EXERCISE BRIEF =
Among the entries below, find each line with "sampled" and show it.

INPUT MATERIAL =

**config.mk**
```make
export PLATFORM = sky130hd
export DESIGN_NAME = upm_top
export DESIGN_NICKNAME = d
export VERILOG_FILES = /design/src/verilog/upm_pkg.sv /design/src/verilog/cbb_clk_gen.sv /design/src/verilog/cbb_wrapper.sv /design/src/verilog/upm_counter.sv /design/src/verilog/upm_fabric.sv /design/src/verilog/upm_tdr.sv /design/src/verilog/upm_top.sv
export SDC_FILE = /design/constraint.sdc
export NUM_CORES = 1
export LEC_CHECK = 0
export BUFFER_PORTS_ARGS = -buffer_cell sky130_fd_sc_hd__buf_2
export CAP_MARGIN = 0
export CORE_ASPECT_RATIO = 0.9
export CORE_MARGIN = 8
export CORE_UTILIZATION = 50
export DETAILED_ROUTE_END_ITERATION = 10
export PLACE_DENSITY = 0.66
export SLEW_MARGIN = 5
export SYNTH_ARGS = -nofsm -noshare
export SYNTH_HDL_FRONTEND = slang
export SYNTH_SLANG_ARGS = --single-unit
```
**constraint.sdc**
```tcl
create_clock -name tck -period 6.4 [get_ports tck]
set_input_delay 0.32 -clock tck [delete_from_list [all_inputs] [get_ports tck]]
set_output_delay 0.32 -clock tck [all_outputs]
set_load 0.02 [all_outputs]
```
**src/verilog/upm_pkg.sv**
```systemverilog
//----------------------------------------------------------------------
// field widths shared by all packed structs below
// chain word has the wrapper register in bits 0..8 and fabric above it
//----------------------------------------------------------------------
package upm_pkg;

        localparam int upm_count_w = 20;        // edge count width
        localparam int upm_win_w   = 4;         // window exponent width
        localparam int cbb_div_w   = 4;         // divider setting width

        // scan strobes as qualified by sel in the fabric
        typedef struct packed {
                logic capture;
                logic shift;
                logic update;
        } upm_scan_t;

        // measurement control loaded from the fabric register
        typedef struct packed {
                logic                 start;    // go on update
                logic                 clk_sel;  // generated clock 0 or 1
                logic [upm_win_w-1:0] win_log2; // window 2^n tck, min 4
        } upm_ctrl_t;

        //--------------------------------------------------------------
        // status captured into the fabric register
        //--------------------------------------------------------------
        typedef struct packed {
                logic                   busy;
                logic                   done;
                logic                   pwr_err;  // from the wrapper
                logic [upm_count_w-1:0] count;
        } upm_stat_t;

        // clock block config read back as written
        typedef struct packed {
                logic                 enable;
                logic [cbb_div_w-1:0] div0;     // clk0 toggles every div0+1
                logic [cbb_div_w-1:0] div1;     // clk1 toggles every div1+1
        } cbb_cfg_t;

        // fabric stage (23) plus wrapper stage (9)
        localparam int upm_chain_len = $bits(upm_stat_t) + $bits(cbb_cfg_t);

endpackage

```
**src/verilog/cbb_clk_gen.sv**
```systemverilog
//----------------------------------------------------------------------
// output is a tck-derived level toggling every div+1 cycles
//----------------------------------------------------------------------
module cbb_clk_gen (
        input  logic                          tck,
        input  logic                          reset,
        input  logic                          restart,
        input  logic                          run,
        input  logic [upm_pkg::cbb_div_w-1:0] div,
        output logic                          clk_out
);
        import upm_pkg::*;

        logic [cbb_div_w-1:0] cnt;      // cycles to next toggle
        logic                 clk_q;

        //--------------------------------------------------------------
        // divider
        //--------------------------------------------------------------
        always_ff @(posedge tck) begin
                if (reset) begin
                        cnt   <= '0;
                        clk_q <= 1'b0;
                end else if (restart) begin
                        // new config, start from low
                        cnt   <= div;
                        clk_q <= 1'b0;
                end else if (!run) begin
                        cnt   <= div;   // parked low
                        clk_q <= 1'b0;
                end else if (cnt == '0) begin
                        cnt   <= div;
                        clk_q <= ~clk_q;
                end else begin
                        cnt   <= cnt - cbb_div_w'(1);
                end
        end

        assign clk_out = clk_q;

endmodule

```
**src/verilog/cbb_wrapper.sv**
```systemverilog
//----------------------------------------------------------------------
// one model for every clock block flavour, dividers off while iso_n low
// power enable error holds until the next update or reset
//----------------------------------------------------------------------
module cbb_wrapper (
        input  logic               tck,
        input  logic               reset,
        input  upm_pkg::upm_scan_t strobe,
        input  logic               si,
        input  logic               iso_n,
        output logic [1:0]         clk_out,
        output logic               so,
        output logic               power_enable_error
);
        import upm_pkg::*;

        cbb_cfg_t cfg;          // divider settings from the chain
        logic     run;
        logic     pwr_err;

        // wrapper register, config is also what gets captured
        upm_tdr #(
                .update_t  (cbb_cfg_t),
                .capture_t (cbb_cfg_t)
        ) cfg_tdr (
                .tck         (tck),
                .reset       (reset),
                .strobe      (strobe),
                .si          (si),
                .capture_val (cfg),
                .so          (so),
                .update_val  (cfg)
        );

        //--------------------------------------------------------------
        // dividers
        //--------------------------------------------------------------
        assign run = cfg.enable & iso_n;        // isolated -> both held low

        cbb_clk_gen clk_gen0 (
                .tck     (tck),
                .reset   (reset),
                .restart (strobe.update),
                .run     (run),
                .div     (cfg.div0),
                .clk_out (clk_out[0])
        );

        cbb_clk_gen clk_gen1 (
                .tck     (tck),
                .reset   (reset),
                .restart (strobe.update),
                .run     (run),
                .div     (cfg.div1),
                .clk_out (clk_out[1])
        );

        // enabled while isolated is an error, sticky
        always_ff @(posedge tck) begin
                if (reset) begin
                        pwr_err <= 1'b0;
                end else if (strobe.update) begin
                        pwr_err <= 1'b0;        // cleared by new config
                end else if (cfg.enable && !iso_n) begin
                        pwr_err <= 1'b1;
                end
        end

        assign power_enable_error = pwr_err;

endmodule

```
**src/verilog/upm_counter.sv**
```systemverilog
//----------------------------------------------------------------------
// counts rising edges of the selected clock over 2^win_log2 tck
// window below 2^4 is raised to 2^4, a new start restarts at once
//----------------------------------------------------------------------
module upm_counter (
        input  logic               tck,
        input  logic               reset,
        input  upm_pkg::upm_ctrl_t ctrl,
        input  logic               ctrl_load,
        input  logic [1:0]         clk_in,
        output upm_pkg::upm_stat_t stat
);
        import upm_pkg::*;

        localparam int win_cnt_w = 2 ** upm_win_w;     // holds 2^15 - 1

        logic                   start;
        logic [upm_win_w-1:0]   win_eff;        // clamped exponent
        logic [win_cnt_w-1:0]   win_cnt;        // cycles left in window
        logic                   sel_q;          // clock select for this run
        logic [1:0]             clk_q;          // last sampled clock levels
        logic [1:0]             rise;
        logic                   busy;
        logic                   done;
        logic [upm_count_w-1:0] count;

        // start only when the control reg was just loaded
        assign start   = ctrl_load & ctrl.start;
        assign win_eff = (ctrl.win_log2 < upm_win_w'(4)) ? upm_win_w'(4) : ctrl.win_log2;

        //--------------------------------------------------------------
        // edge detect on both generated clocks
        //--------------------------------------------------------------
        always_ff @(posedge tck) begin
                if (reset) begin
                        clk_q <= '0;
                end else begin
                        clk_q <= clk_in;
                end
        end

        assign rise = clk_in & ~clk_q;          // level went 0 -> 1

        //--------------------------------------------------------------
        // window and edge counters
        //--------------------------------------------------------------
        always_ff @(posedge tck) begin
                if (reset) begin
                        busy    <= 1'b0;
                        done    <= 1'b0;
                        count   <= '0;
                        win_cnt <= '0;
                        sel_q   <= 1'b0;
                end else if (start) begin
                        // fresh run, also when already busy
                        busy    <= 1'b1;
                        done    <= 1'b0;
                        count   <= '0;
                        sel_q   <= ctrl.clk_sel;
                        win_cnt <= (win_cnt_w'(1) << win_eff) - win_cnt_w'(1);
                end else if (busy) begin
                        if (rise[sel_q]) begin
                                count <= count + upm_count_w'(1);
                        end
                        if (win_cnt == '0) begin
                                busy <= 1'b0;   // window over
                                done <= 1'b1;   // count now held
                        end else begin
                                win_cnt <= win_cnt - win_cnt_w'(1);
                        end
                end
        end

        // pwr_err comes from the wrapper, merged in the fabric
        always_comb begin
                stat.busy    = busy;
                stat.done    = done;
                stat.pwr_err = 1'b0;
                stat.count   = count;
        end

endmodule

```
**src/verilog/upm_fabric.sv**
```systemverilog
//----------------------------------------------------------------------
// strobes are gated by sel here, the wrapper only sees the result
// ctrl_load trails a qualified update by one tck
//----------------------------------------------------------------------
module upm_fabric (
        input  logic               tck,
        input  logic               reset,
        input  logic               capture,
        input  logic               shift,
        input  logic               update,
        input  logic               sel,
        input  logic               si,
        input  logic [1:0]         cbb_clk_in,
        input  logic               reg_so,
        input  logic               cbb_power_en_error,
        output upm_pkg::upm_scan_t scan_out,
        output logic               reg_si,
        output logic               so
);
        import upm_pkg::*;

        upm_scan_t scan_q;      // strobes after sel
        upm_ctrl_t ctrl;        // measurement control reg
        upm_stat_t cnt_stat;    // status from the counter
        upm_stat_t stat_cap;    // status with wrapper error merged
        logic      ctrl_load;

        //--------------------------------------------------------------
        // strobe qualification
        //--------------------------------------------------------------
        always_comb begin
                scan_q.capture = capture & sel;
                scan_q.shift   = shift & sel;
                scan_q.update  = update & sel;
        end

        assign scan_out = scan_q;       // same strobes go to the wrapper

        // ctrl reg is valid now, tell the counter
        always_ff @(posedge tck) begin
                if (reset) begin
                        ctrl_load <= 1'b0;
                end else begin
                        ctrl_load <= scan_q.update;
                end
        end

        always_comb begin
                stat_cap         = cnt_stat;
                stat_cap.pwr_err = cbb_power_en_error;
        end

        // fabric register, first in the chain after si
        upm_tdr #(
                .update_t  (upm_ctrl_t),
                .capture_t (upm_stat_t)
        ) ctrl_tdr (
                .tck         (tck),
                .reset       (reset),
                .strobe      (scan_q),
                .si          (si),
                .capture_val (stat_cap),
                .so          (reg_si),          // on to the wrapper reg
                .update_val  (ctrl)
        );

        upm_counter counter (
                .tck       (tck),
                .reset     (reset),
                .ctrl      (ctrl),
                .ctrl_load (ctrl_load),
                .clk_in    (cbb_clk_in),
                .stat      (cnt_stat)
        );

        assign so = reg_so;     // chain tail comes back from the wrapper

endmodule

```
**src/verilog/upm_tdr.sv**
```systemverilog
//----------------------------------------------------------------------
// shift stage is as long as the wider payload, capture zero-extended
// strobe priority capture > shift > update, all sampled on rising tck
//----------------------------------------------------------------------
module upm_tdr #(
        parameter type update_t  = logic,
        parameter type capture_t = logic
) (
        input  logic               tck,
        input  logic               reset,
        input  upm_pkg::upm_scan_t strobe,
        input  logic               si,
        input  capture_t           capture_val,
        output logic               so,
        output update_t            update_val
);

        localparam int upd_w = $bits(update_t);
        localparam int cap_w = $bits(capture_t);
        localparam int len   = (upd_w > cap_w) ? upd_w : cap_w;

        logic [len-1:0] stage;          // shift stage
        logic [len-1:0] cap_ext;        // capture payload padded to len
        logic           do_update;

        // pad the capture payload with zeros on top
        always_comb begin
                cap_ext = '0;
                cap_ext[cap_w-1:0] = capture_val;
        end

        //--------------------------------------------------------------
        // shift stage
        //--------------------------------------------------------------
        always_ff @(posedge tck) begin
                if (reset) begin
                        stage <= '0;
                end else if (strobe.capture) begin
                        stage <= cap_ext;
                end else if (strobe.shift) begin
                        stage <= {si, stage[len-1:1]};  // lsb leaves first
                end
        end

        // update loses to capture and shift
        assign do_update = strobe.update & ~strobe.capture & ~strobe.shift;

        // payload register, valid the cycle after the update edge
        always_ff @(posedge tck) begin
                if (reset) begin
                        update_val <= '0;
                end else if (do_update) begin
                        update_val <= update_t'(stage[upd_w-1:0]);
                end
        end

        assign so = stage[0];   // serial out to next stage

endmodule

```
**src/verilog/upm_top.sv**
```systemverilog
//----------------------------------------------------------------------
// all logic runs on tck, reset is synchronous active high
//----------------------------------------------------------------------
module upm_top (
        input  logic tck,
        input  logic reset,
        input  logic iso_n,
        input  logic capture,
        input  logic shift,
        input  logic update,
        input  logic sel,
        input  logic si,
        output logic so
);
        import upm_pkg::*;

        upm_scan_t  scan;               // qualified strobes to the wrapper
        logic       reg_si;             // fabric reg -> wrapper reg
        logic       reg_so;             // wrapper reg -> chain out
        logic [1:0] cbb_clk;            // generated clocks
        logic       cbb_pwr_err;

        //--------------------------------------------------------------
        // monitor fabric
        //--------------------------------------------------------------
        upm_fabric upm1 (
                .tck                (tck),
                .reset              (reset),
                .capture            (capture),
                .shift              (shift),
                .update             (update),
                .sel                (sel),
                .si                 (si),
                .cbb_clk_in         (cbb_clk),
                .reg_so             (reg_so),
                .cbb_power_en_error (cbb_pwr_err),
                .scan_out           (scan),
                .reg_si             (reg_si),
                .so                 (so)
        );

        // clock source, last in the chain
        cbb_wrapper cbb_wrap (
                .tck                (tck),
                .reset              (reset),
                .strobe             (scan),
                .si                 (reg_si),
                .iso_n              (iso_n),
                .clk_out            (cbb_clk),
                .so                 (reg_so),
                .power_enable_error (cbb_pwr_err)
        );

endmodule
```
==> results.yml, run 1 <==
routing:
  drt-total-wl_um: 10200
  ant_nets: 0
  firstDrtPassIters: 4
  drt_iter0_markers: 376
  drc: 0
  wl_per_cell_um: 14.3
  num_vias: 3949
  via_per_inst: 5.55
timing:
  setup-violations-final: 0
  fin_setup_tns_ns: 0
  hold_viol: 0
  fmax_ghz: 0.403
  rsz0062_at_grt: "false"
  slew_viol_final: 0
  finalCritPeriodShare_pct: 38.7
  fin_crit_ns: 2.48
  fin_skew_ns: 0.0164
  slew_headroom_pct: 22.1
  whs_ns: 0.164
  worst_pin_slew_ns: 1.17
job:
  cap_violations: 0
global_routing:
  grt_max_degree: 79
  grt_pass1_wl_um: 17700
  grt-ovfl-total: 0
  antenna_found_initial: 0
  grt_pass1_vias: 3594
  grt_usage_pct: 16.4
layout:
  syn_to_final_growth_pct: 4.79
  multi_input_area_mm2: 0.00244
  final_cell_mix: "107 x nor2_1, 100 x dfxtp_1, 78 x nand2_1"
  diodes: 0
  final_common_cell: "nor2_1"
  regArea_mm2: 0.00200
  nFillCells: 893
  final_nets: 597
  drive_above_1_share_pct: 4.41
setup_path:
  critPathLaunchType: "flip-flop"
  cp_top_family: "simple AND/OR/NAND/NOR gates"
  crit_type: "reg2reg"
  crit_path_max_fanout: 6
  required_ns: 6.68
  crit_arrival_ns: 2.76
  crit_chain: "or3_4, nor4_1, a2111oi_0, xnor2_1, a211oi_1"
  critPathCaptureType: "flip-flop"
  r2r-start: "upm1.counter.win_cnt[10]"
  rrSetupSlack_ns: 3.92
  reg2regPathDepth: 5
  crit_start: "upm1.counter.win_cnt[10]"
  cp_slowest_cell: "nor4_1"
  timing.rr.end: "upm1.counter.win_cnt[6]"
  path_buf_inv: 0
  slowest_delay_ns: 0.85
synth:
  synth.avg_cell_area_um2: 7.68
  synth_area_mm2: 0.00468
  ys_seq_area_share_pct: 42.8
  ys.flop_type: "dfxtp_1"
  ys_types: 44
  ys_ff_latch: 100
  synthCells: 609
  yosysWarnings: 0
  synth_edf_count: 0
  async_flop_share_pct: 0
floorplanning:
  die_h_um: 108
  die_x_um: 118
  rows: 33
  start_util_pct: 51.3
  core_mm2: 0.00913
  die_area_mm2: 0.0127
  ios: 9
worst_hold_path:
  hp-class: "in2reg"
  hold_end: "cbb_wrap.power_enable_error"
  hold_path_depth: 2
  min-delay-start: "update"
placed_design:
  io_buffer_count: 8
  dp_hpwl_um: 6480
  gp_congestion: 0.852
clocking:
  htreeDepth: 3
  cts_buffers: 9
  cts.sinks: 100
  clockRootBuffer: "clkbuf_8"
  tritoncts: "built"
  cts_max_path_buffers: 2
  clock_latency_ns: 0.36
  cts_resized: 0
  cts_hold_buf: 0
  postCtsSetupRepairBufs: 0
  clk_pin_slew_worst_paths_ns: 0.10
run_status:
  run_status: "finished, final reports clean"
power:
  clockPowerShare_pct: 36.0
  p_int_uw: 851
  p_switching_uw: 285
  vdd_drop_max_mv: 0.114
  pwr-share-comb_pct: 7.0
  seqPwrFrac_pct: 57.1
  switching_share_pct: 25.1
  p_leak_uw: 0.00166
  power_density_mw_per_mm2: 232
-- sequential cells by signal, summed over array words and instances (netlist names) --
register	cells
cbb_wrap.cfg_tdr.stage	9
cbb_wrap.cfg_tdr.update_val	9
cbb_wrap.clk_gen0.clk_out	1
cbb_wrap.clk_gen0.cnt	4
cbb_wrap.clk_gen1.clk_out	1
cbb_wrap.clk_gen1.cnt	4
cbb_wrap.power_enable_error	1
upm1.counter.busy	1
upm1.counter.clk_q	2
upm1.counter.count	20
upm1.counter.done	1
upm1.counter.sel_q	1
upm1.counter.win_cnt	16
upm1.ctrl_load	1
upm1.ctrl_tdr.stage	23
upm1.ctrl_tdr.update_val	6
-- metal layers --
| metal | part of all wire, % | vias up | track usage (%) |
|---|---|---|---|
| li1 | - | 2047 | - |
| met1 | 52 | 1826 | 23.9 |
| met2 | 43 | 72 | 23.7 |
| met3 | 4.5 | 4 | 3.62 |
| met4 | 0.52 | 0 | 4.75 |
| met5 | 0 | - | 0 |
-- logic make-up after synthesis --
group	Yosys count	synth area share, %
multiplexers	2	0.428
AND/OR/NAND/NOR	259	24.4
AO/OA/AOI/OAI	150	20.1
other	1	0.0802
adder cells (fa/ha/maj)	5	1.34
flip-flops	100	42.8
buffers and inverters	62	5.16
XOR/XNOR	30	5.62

TASK SOLUTION =
        logic [1:0]             clk_q;          // last sampled clock levels
// strobe priority capture > shift > update, all sampled on rising tck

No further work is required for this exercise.